Bank of America sponsored an article written by a Contently freelancer about the 50th anniversary of the Rev. Dr. Martin Luther King Jr.’s speech and ran a sponsored post that was distributed by The Associated Press. BMW sponsors a series about innovation on the media and technology site Mashable written by Contently writers, with the explicit mandate to not promote cars. (It’s not just brands that are doing this: Media companies like Gawker and The Huffington Post have used Contently to produce native advertising without using their own newsrooms.)

Contently provides two fundamental capabilities built on the same platform. Writers can put up a portfolio for free and many have, including 8,000 writers the company has designated as “pros” because of their credentials. Writers for hire include people who have been published in The New York Times, The Wall Street Journal and many top magazines.

When writers receive a project, Contently takes an agency fee of 15 percent and pays writers upon acceptance of the work at 50 cents to $1 a word and sometimes more. And companies use Contently’s software to create projects, track workflow and export content to their platform. That software, which companies lease for $3,000 to $25,000 a month, is where Contently makes 80 percent of its money.

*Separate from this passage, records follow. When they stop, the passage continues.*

From an optimization exercise on the open Yosys and OpenROAD flow, aimed at small area and a short achievable clock period; shortcuts taken in it are not production practice.
Function was checked by simulation only, so behaviour that the tests miss may differ from the original.

==> flow/design.v (excerpt) <==
module fpmul_queue_wrapper #(
  parameter int DW    = 32,
  parameter int DEPTH = 4,
  parameter int CNT_W = $clog2(DEPTH) + 1
) (
  input  logic          Clk,
  input  logic          Rst_n,
  input  logic [2:0]    A,
  input  logic          WE,
  input  logic          RE,
  input  logic [DW-1:0] InData,
  output logic [DW-1:0] OutData,
  output logic          irq,
  output logic          done_sig
);
For scale: roughly 1700 cells after synthesis, about 73 I/O pins.
export LEC_CHECK = 0
export CAP_MARGIN = 20
export CORE_MARGIN = 2
export CORE_UTILIZATION = 40
export SLEW_MARGIN = 20
export SYNTH_HIERARCHICAL = 1
create_clock -name core_clock -period 12.0 [get_ports {Clk}]
standard.sh (not shown) runs the stock make flow with config.mk's settings and CLKGATE_MAP_FILE= SYNTH_SCRIPT=/design/flow/synth_recipe.tcl, a recipe that flattens the netlist after the stock synthesis.
==> flow/flow/run.sh <==
#!/bin/bash
set -euo pipefail
CTS="-sink_clustering_enable -repair_clock_nets -dont_use_dummy_load"
CTS="$CTS -buf_list {sky130_fd_sc_hd__clkbuf_8 sky130_fd_sc_hd__clkbuf_16}"
CTS="$CTS -sink_clustering_size 26 -sink_clustering_max_diameter 110"
bash standard.sh SETUP_SLACK_MARGIN=5.9 "CTS_ARGS=$CTS" \
  "BUFFER_PORTS_ARGS=-buffer_cell sky130_fd_sc_hd__buf_1" finish > standard.log 2>&1
The starting point passed the timing, design-rule and antenna checks.
Change:
--- a/flow/flow/run.sh
+++ b/flow/flow/run.sh
@@ -6 +6 @@
-bash standard.sh SETUP_SLACK_MARGIN=5.9 "CTS_ARGS=$CTS" \
+bash standard.sh SETUP_SLACK_MARGIN=6.0 "CTS_ARGS=$CTS" \
Outcome: The new run went through all stages and came out clean; first-iteration DRC count drops by 9.0%; die area does not change.
Change:
--- a/flow/flow/run.sh
+++ b/flow/flow/run.sh
@@ -6,2 +6,3 @@
-bash standard.sh SETUP_SLACK_MARGIN=6.0 "CTS_ARGS=$CTS" \
-  "BUFFER_PORTS_ARGS=-buffer_cell sky130_fd_sc_hd__buf_1" finish > standard.log 2>&1
+bash standard.sh SETUP_SLACK_MARGIN=6.2 "CTS_ARGS=$CTS" \
+  "BUFFER_PORTS_ARGS=-buffer_cell sky130_fd_sc_hd__buf_1" \
+  "PRE_IO_PLACEMENT_TCL=$PWD/flow/io.tcl" finish > standard.log 2>&1
==> flow/flow/io.tcl (new file) <==
# Keep the bus ports whose paths run from input to output (A, WE, RE to OutData,
# done_sig) together on one edge of the die.
set pins {A[0] A[1] A[2] WE RE done_sig irq}
for {set i 0} {$i < 32} {incr i} { lappend pins "OutData\[$i\]" }
set_io_pin_constraint -pin_names $pins -region left:*
Non-clock buffer count came out lower by 4.

========
Setup of run 1:
Another version of the RTL of fpmul_queue_wrapper (not shown whole).
For scale: about 1800 cells after synthesis, ~520 flip-flops, roughly 73 I/O pins, roughly 24000 um^2 of cells after synthesis.
==> flow/design.v (excerpt) <==
module fpmul_queue_wrapper #(
  parameter int DW    = 32,
  parameter int DEPTH = 4,
  parameter int CNT_W = $clog2(DEPTH) + 1
) (
  input  logic          Clk,
  input  logic          Rst_n,
  input  logic [2:0]    A,
  input  logic          WE,
  input  logic          RE,
  input  logic [DW-1:0] InData,
  output logic [DW-1:0] OutData,
  output logic          irq,
  output logic          done_sig
);
Settings: LEC_CHECK=0, CAP_MARGIN=20, CORE_MARGIN=2, CORE_UTILIZATION=40, SLEW_MARGIN=20, SYNTH_HIERARCHICAL=1; clock period 12.0 ns.
==> flow/flow/run.sh <==
#!/bin/bash
set -euo pipefail
CTS="-sink_clustering_enable -repair_clock_nets -dont_use_dummy_load"
CTS="$CTS -buf_list {sky130_fd_sc_hd__clkbuf_8 sky130_fd_sc_hd__clkbuf_16}"
CTS="$CTS -sink_clustering_size 26 -sink_clustering_max_diameter 110"
bash standard.sh SETUP_SLACK_MARGIN=5.9 "CTS_ARGS=$CTS" finish > standard.log 2>&1
## Diff of input files: run 2 against run 1
==> flow/flow/run.sh <==
#!/bin/bash
set -euo pipefail
CTS="-sink_clustering_enable -repair_clock_nets -dont_use_dummy_load"
CTS="$CTS -buf_list {sky130_fd_sc_hd__clkbuf_8 sky130_fd_sc_hd__clkbuf_16}"
CTS="$CTS -sink_clustering_size 20 -sink_clustering_max_diameter 100"
bash standard.sh SETUP_SLACK_MARGIN=5.9 "CTS_ARGS=$CTS" \
  "BUFFER_PORTS_ARGS=-buffer_cell sky130_fd_sc_hd__buf_2" finish > standard.log 2>&1
Results
Changes observed in run 2 relative to run 1: number of ordinary inverters in the final layout barely changed, clock buffer instance count of the final layout climbed 6.
Run 2 vs run 1 on met2 wire length: run 2 is the lower one.
Fraction of met3 tracks used by global routing ended up 0.54 points higher on run 2 than on run 1.
The transition time at the pin with the least slew margin reported for run 2 is smaller than that of run 1 by 0.048 ns.
Input changes introduced in run 3 (baseline for comparison: run 2):
- swapping 20 for 5 in CAP_MARGIN
- swapping 20 for 5 in SLEW_MARGIN
==> flow/flow/run.sh <==
#!/bin/bash
set -euo pipefail
CTS="-sink_clustering_enable -repair_clock_nets -dont_use_dummy_load"
CTS="$CTS -buf_list {sky130_fd_sc_hd__clkbuf_8 sky130_fd_sc_hd__clkbuf_16}"
CTS="$CTS -sink_clustering_size 26 -sink_clustering_max_diameter 110"
bash standard.sh SETUP_SLACK_MARGIN=5.9 "CTS_ARGS=$CTS" \
  "BUFFER_PORTS_ARGS=-buffer_cell sky130_fd_sc_hd__buf_2" finish > standard.log 2>&1
Notes after the runs:
- In the flow results for run 3 and run 2, the clock period minus final worst setup slack is larger on run 2.
- Going from run 2 to run 3, final cell count shrank slightly.
- Changes observed in run 3 relative to run 2: die area roughly the same; final worst setup slack higher; total non-filler cell area in the finished layout lower.
- On via count, run 2 loses to run 3.
For run 4, these inputs were changed with respect to run 3:
- CAP_MARGIN now 20, was 5
- SLEW_MARGIN now 20, was 5
==> flow/flow/run.sh <==
#!/bin/bash
set -euo pipefail
CTS="-sink_clustering_enable -repair_clock_nets -dont_use_dummy_load"
CTS="$CTS -buf_list {sky130_fd_sc_hd__clkbuf_8 sky130_fd_sc_hd__clkbuf_16}"
CTS="$CTS -sink_clustering_size 20 -sink_clustering_max_diameter 100"
bash standard.sh SETUP_SLACK_MARGIN=5.9 "CTS_ARGS=$CTS" finish > standard.log 2>&1
Results
- Minimum clock period: run 4 higher than run 3
- Portion of the clock cycle consumed by the worst path in the final layout: run 3 vs run 4, no meaningful difference
- Signed area change from the synthesized netlist to the final layout sits higher in run 4 than in run 3.
- Going from run 3 to run 4, cell area went up by 840 um^2, worst-case headroom to the max-slew limit went down by 3.7 points, worst path required time was more or less identical.
Input changes introduced in run 5 (baseline for comparison: run 4):
==> flow/flow/run.sh <==
#!/bin/bash
set -euo pipefail
CTS="-sink_clustering_enable -repair_clock_nets -dont_use_dummy_load"
CTS="$CTS -buf_list {sky130_fd_sc_hd__clkbuf_8 sky130_fd_sc_hd__clkbuf_16}"
CTS="$CTS -sink_clustering_size 26 -sink_clustering_max_diameter 110"
bash standard.sh SETUP_SLACK_MARGIN=5.9 "CTS_ARGS=$CTS" \
  "BUFFER_PORTS_ARGS=-buffer_cell sky130_fd_sc_hd__buf_2" finish > standard.log 2>&1
## What came out
done_sig as the end point of the critical path was reported by run 4, and OutData[2] by run 5.
Compared run 5 against run 4; cell count after placement within noise.
[compare] base=run 4 new=run 5: critical path depth saw an increase.
In run 5, the clock period minus worst slack came out 0.0053 ns below the value in run 4.
## Diff of input files: run 6 against run 5
==> flow/flow/run.sh <==
#!/bin/bash
set -euo pipefail
CTS="-sink_clustering_enable -repair_clock_nets -dont_use_dummy_load"
CTS="$CTS -buf_list {sky130_fd_sc_hd__clkbuf_8 sky130_fd_sc_hd__clkbuf_16}"
CTS="$CTS -sink_clustering_size 20 -sink_clustering_max_diameter 100"
bash standard.sh SETUP_SLACK_MARGIN=6.0 "CTS_ARGS=$CTS" finish > standard.log 2>&1
==> run notes <==
The final layout from run 6, which completed every stage, passed the timing, design-rule and antenna checks at the end of the flow.
Cell count grows slightly when moving from run 5 to run 6.
Summary of run 6 over run 5: total met2 wirelength after detailed routing higher; relative slew slack lower.
Looking at count of buffering cells on the critical path with inverters included, run 6 sits 2 above run 5.
Min instance area after placement across run 5 and run 6: run 5
Going from run 5 to run 6, ratio of final minimum period to clock period was more or less identical; time the final worst path needs with I/O delays and setup went up by 0.0089 ns.

==> port drivers added, routing unchanged <==
The flow's constraints put no driver on any port. The routed layouts listed below were extracted and timed again, unchanged, in two steps. Step 1 assumes that a clkbuf_16 drives the clock port and a buf_2 every other input. Step 2 adds t to the input delays and takes it off the output delays; t is the mean of the earliest and latest rising clock arrival at the registers after step 1. Input paths then give back, and output paths get back, about the clock's delay inside the block. a / b / c = ideal / step 1 / step 2; a / b = the first two.
run | t (ns) | slack for setup (ns) | worst hold slack (ns) | clock arrival spread, ns | cell pins on the clock port's net
the first run of note 1 | 0.602 | 5.895 / 5.834 / 5.649 | 0.479 / 0.479 / 0.479 | 0.083 / 0.083 | 1
the second run of note 1 | 0.603 | 5.935 / 5.861 / 5.641 | 0.481 / 0.481 / 0.481 | 0.077 / 0.077 | 1
the third run of note 1 | 0.609 | 6.025 / 5.954 / 5.808 | 0.478 / 0.478 / 0.478 | 0.055 / 0.055 | 1
run 1 | 0.617 | 5.914 / 5.859 / 5.859 | 0.480 / 0.480 / 0.480 | 0.033 / 0.033 | 1
run 2 | 0.639 | 5.920 / 5.889 / 5.889 | 0.480 / 0.480 / 0.480 | 0.064 / 0.064 | 1
run 3 | 0.615 | 5.932 / 5.901 / 5.901 | 0.478 / 0.478 / 0.478 | 0.023 / 0.023 | 1
run 4 | 0.640 | 5.926 / 5.869 / 5.869 | 0.471 / 0.471 / 0.471 | 0.043 / 0.042 | 1
run 5 | 0.615 | 5.932 / 5.901 / 5.901 | 0.478 / 0.478 / 0.478 | 0.023 / 0.023 | 1
run 6 | 0.639 | 5.923 / 5.868 / 5.868 | 0.471 / 0.471 / 0.471 | 0.043 / 0.044 | 1
After both steps every run listed still meets setup and hold. For the second run of note 1, which loses most, drivers alone change the setup slack by -0.074 ns; drivers and shift together by -0.294 ns.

“People in technology ask us if we are a marketplace for talent or a software company,” Mr. Coleman said. “That is not a question that Pepsi asks.”

Chris Perry is president for digital communications at Weber Shandwick, a public relations firm that was early to the business of helping brands become media companies. He has done a fair amount of work with Contently.

“This is not a fad,” he said, pointing out that both corporate money (advertising) and venture money (backing) were pouring into brand publishing. “These guys stand out because they bring a depth of understanding to the economic proposition and know that for it to work, it has to be done right.”

A number of other nascent companies are rushing into the space, but Contently has a leg up because it is already there. Mr. Snow says the company revenue is up 300 percent over the last two years and should pass $10 million annually sometime early next year. Mr. Coleman says he thinks he and his co-founders are building a business, not riding a trend.

“We want to build something real and solid, the kind of company where we end up with the name on the side of our building,” he said. For now, it’s a crowded little office in SoHo jammed cheek-to-jowl with common tables and portraits of literary giants looming over them.

If it happens, it would be a good story to tell.